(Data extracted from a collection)
= = = =
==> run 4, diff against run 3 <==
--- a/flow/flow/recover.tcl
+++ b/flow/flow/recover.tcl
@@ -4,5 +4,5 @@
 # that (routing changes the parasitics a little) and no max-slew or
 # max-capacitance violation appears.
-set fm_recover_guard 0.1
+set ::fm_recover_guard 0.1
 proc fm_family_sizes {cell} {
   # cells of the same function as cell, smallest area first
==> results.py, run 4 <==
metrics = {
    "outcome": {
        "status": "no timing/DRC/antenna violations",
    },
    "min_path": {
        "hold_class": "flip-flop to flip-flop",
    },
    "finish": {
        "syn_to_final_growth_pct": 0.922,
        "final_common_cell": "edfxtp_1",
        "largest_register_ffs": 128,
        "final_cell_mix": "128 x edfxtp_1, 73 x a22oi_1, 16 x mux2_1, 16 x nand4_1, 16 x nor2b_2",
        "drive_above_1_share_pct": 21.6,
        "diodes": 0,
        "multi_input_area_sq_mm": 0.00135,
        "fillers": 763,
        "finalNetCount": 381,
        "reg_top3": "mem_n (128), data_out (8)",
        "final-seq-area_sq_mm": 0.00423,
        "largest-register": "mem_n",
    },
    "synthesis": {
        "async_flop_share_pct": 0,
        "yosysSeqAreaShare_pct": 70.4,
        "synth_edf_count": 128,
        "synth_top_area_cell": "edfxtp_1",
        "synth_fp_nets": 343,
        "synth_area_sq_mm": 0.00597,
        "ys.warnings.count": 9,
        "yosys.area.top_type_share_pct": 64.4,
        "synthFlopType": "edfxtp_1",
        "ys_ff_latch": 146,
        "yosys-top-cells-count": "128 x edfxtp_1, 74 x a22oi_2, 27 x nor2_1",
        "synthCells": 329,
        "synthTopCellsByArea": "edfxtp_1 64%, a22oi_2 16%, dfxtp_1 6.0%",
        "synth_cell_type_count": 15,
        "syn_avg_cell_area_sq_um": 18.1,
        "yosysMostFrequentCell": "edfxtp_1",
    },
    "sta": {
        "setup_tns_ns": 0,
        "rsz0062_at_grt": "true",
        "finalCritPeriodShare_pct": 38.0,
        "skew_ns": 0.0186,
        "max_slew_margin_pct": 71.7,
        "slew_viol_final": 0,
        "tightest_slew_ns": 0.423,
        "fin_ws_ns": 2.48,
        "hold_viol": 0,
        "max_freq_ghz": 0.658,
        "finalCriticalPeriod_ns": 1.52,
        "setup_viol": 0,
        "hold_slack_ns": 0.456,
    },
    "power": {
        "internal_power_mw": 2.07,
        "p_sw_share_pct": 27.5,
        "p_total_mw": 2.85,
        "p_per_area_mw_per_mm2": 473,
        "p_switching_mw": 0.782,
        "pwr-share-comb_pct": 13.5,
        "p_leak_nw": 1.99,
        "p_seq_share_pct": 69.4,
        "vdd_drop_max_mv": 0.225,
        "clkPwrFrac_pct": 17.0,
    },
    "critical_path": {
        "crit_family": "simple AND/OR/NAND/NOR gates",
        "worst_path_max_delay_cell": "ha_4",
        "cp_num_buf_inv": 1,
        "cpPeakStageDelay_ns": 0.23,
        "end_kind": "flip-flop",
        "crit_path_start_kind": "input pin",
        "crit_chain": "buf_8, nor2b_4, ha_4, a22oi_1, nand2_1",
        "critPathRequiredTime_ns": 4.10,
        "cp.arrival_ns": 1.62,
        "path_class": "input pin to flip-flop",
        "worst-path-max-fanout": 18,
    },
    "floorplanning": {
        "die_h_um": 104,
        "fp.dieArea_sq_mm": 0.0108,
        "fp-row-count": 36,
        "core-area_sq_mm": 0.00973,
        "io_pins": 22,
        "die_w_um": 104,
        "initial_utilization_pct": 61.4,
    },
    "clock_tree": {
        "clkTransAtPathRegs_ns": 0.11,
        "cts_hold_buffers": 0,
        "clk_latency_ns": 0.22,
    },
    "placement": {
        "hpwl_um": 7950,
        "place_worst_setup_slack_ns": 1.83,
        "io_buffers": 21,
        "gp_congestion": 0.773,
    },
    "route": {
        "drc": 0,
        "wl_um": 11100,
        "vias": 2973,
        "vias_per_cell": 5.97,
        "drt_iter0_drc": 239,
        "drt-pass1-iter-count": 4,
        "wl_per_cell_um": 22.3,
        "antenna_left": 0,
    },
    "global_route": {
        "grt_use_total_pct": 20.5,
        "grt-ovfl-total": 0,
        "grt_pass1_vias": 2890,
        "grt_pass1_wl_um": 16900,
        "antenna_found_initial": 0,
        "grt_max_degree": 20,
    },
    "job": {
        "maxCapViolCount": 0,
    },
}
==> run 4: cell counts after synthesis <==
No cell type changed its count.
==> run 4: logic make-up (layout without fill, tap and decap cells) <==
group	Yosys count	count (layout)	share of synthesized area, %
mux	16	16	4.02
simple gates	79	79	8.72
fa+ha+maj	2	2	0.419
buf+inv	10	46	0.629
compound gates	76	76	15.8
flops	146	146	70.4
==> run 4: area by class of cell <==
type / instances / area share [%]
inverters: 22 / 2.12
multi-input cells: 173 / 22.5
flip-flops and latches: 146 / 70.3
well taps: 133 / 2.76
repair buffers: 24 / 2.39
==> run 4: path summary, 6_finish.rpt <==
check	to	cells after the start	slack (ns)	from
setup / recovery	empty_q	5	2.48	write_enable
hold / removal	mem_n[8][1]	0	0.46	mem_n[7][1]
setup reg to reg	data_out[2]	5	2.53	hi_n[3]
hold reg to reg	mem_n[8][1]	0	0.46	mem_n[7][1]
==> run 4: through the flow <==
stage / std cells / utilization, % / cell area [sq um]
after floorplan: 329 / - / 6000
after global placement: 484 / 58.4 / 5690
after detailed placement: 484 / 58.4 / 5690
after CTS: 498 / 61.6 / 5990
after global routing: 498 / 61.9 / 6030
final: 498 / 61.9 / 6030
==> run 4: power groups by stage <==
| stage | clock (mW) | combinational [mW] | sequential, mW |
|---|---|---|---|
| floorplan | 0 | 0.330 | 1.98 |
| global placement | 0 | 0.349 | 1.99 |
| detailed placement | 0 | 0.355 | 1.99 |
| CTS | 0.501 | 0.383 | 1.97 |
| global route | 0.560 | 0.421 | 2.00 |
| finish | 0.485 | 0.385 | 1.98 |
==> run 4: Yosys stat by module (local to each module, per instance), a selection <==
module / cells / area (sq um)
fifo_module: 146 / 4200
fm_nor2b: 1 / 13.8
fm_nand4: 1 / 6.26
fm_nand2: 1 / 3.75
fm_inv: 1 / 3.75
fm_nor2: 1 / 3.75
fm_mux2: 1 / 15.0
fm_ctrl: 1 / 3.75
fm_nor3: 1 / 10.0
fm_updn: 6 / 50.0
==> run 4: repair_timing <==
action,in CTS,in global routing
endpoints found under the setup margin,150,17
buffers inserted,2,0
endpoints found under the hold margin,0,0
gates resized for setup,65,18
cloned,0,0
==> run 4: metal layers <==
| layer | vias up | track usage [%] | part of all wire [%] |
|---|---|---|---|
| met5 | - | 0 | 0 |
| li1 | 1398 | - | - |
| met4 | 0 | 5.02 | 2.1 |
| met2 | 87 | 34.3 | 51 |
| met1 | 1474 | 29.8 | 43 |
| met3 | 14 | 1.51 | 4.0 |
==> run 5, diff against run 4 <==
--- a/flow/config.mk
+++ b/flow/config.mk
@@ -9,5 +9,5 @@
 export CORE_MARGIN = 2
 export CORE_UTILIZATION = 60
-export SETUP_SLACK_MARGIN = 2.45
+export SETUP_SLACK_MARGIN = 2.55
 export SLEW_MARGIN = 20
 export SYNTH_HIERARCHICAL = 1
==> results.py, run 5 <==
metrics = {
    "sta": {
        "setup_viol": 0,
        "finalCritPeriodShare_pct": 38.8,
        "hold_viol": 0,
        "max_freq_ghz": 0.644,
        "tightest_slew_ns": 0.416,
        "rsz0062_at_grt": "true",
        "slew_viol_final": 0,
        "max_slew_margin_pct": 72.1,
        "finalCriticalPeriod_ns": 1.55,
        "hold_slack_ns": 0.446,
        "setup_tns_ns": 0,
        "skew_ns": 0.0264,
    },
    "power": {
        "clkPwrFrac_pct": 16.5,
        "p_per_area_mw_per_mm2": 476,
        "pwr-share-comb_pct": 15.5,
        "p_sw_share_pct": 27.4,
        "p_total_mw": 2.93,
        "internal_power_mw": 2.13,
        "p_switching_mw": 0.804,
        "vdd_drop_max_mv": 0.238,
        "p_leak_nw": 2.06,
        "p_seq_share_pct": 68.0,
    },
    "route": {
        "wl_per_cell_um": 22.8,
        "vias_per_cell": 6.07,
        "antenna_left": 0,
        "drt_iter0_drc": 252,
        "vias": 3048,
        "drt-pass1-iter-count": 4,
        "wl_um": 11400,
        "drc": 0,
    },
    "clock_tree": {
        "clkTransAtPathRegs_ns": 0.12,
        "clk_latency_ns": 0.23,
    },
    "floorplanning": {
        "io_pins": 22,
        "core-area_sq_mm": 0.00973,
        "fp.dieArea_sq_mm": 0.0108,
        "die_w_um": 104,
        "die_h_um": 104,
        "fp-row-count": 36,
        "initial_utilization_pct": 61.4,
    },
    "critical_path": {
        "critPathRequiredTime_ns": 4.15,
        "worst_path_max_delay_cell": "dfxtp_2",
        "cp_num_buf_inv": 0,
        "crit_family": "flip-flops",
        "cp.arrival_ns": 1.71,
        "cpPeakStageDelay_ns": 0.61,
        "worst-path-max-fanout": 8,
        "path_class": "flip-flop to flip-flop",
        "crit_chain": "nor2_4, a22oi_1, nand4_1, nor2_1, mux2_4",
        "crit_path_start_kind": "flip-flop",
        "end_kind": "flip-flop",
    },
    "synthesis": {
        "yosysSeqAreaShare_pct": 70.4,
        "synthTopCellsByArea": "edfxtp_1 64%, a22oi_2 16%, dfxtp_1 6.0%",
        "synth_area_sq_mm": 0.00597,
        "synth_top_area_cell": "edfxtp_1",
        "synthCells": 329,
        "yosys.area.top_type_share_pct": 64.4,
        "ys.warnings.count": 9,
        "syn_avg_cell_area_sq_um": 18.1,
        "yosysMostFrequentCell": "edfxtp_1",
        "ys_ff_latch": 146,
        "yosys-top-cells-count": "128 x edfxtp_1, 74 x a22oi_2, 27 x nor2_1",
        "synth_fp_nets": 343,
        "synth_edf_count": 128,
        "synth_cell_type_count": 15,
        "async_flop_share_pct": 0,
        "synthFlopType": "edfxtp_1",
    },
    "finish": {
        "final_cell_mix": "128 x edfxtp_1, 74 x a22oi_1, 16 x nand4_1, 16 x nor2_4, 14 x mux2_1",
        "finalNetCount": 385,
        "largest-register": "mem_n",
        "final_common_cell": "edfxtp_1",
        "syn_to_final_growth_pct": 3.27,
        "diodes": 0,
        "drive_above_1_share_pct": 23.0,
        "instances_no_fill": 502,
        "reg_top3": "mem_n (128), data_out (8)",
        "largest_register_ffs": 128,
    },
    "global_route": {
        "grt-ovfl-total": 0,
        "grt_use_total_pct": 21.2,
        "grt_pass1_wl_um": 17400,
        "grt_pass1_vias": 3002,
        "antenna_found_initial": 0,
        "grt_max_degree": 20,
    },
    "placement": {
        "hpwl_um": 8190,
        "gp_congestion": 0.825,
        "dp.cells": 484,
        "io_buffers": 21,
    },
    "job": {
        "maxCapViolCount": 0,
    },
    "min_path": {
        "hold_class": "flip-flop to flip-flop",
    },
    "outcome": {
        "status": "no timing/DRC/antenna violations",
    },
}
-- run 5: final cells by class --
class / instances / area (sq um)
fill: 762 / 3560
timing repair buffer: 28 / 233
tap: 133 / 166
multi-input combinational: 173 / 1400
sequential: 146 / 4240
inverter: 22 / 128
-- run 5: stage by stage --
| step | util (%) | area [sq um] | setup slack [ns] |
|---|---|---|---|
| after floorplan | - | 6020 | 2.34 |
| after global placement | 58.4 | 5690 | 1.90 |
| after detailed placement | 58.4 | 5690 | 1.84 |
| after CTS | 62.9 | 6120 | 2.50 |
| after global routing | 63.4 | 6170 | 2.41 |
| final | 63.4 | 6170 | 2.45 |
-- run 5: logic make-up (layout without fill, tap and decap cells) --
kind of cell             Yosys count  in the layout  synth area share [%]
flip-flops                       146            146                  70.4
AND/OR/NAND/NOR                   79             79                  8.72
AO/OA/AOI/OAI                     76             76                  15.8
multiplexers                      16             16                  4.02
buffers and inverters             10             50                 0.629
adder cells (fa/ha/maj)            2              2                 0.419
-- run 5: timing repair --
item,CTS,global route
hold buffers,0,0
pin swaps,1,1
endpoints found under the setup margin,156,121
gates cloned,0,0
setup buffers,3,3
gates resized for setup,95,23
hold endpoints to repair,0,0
= = = =
The problem:
Copy, exactly and only, the lines above that begin with the one containing "run 4: logic" and finish with the one containing "flip-flops and latches: 146 / 70.3".

Written response:
==> run 4: logic make-up (layout without fill, tap and decap cells) <==
group	Yosys count	count (layout)	share of synthesized area, %
mux	16	16	4.02
simple gates	79	79	8.72
fa+ha+maj	2	2	0.419
buf+inv	10	46	0.629
compound gates	76	76	15.8
flops	146	146	70.4
==> run 4: area by class of cell <==
type / instances / area share [%]
inverters: 22 / 2.12
multi-input cells: 173 / 22.5
flip-flops and latches: 146 / 70.3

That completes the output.